Let $ f : \mathbb R^N \longrightarrow \mathbb R^N $ defined by
$$f(x) = |x|^{p-2}x$$
for all $ x \in \mathbb R^N $ with $p >1 $. Where $|x|$ is the euclidean norm in $ \mathbb R^N $.
I need to calculate the jacobian $J f(a)$ in any fixed point $ a \in \mathbb R^N $.
By definition we need to show that there is a linear transformation $ T_{a}: \mathbb R^N \longrightarrow \mathbb R^N $ such that
$$f(a + h) := f(a) + T_{a}(h) + r(h)$$
where $ \lim_{h \to 0}\frac{r(h)}{|h|} = 0 $.

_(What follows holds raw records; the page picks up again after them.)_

$ cat config.mk
export PLATFORM = sky130hd
export DESIGN_NAME = sfd_back_flat
export DESIGN_NICKNAME = d
export VERILOG_FILES = /design/src/hw/rtl/sfd_pkg.sv /design/src/hw/rtl/sfd_res_if.sv /design/src/hw/rtl/sfd_back.sv /design/src/flat_wrapper.sv
export SDC_FILE = /design/constraint.sdc
export NUM_CORES = 1
export LEC_CHECK = 0
export ABC_CLOCK_PERIOD_IN_PS = 3400
export BUFFER_PORTS_ARGS = -buffer_cell sky130_fd_sc_hd__buf_2
export CAP_MARGIN = 20
export CORE_MARGIN = 2
export CORE_UTILIZATION = 50
export DETAILED_ROUTE_END_ITERATION = 16
export PLACE_DENSITY = 0.89
export SLEW_MARGIN = 20
export SYNTH_ARGS = -nofsm -noshare
export SYNTH_HDL_FRONTEND = slang
export SYNTH_SLANG_ARGS = --single-unit
$ cat constraint.sdc
create_clock -name clk -period 3.4 [get_ports clk]
set_clock_uncertainty 0.1 [all_clocks]
set_input_delay 0.17 -clock clk [delete_from_list [all_inputs] [get_ports clk]]
set_output_delay 0.17 -clock clk [all_outputs]
set_load 0.01 [all_outputs]
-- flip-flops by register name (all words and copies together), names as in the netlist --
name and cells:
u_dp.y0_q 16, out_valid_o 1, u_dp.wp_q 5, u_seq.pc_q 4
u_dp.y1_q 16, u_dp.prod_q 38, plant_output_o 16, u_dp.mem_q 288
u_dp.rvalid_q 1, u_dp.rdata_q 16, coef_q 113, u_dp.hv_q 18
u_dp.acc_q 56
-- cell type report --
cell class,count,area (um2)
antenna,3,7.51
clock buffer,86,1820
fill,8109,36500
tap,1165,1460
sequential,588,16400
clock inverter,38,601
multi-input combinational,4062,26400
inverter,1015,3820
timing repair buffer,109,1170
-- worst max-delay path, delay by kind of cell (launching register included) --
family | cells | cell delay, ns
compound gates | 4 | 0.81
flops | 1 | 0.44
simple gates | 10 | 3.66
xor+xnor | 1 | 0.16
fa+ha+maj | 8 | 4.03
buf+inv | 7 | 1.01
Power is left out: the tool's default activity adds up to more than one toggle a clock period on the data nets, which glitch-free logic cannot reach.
$ cat config.mk
export PLATFORM = sky130hd
export DESIGN_NAME = sdmd_apb_regs
export DESIGN_NICKNAME = d
export VERILOG_FILES = /design/src/rtl/sdmd_pkg.sv /design/src/rtl/sdmd_apb_regs.sv
export SDC_FILE = /design/constraint.sdc
export NUM_CORES = 1
export LEC_CHECK = 0
export ABC_CLOCK_PERIOD_IN_PS = 850
export BUFFER_PORTS_ARGS = -buffer_cell sky130_fd_sc_hd__buf_2
export CAP_MARGIN = 20
export CORE_MARGIN = 2
export CORE_UTILIZATION = 39
export CTS_CLUSTER_DIAMETER = 150
export DETAILED_ROUTE_END_ITERATION = 16
export PLACE_DENSITY = 0.79
export SYNTH_ARGS = -nofsm -noshare
export SYNTH_HDL_FRONTEND = slang
export SYNTH_SLANG_ARGS = --single-unit
export TNS_END_PERCENT = 30
$ cat constraint.sdc
create_clock -name clk -period 0.85 [get_ports clk]
set_input_delay 0.085 -clock clk [delete_from_list [all_inputs] [get_ports clk]]
set_output_delay 0.085 -clock clk [all_outputs]
set_load 0.1 [all_outputs]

Anyone have any ideas that can help me?
First, your intuition is wrong (and I really cannot imagine where you got that "intuition": in the case where $n=1$ and $x>0$, you know that $T_ah=(p-1)a^{p-2}h$). For $n>1$, it would be very unusual that $T_a$ is a scalar multiple of the identity, as you propose.
For $a\ne0$, the function $f$ is differentiable since $|x|$, exponentials, and products are differentiable.

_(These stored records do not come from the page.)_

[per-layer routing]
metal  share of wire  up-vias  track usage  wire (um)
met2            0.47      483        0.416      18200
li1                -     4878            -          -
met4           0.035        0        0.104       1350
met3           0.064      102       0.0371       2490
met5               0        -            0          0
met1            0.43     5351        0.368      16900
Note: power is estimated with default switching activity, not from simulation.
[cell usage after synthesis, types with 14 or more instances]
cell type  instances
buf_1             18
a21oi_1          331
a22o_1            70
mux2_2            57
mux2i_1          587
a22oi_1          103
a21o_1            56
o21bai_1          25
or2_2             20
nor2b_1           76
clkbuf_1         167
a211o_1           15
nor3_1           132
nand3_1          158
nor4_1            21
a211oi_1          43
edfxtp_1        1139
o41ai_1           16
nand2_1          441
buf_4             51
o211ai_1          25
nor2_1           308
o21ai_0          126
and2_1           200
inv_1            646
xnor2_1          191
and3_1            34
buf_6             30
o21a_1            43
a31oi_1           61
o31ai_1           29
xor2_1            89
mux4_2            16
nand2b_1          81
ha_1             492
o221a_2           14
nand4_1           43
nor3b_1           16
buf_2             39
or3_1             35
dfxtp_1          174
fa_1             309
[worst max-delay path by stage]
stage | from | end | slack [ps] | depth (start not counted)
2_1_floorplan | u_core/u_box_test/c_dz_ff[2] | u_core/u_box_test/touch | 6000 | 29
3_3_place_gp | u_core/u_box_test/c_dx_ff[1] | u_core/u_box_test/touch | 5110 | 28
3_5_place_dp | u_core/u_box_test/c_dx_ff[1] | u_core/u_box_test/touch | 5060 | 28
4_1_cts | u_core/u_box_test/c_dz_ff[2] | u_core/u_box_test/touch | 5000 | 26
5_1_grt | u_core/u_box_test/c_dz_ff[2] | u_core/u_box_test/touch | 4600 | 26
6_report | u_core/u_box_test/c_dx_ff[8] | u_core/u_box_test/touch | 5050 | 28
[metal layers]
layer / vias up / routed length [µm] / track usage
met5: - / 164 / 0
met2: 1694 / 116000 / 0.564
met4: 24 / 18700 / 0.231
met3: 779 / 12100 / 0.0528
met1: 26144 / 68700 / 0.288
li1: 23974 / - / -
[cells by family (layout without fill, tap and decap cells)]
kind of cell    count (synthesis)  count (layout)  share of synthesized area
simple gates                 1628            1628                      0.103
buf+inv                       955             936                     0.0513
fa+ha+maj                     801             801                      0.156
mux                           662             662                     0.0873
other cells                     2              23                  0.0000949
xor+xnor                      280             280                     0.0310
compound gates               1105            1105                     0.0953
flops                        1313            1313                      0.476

For $a\ne0$: It is well known that the entries of $T_a$ in the canonical basis are $$ (T_a)_{kj}=\frac{\partial f_k}{\partial x_j}(a). $$ As $f_k(x)=|x|^{p-2}x_k=(x_1^2+\cdots+x_n^2)^{p/2-1}x_k$, \begin{align} (T_a)_{kj}&=\left.2(p/2-1)(x_1^2+\cdots+x_n^2)^{p/2-2}x_k^2+(x_1^2+\cdots+x_n^2)^{p/2-1}\right|_{x=a}\\ \ \\ &=|a|^{p-2}\,\left[(p-2)(a_1^2+\cdots+a_n^2)^{-1}a_k^2+1 \right]. \end{align}
Now for $a=0$.
For $p<2$: a necessary condition for differentiability at a point is that the partial derivatives exist at such point. We have, for $j\ne k$, $$ \frac{\partial f_k}{\partial x_j}(0)=\lim_{t\to0}\frac{f_k(te_j)-f_k(0)}{t} =\lim_{t\to0}\frac0t=0; $$ for $j=k$, $$ \frac{\partial f_k}{\partial x_k}(0)=\lim_{t\to0}\frac{f_k(te_k)-f_k(0)}{t} =\lim_{t\to0}\frac{t^{p-1}}t=\lim_{t\to0}t^{p-2}, $$ which doesn't exist. So $f$ is not differentiable at $0$.
For $p=2$, you have $f(x)=x$, which is obviously differentiable everywhere and $T_a=I$ for all $a$.
For $p>2$, the computations above show that $\partial f_k/\partial x_j(0)=0$. And one can check that $\lim_{a\to0}(T_a))_{kj}=0$, so the partial derivatives are continuous and so $f$ is differentiable at zero.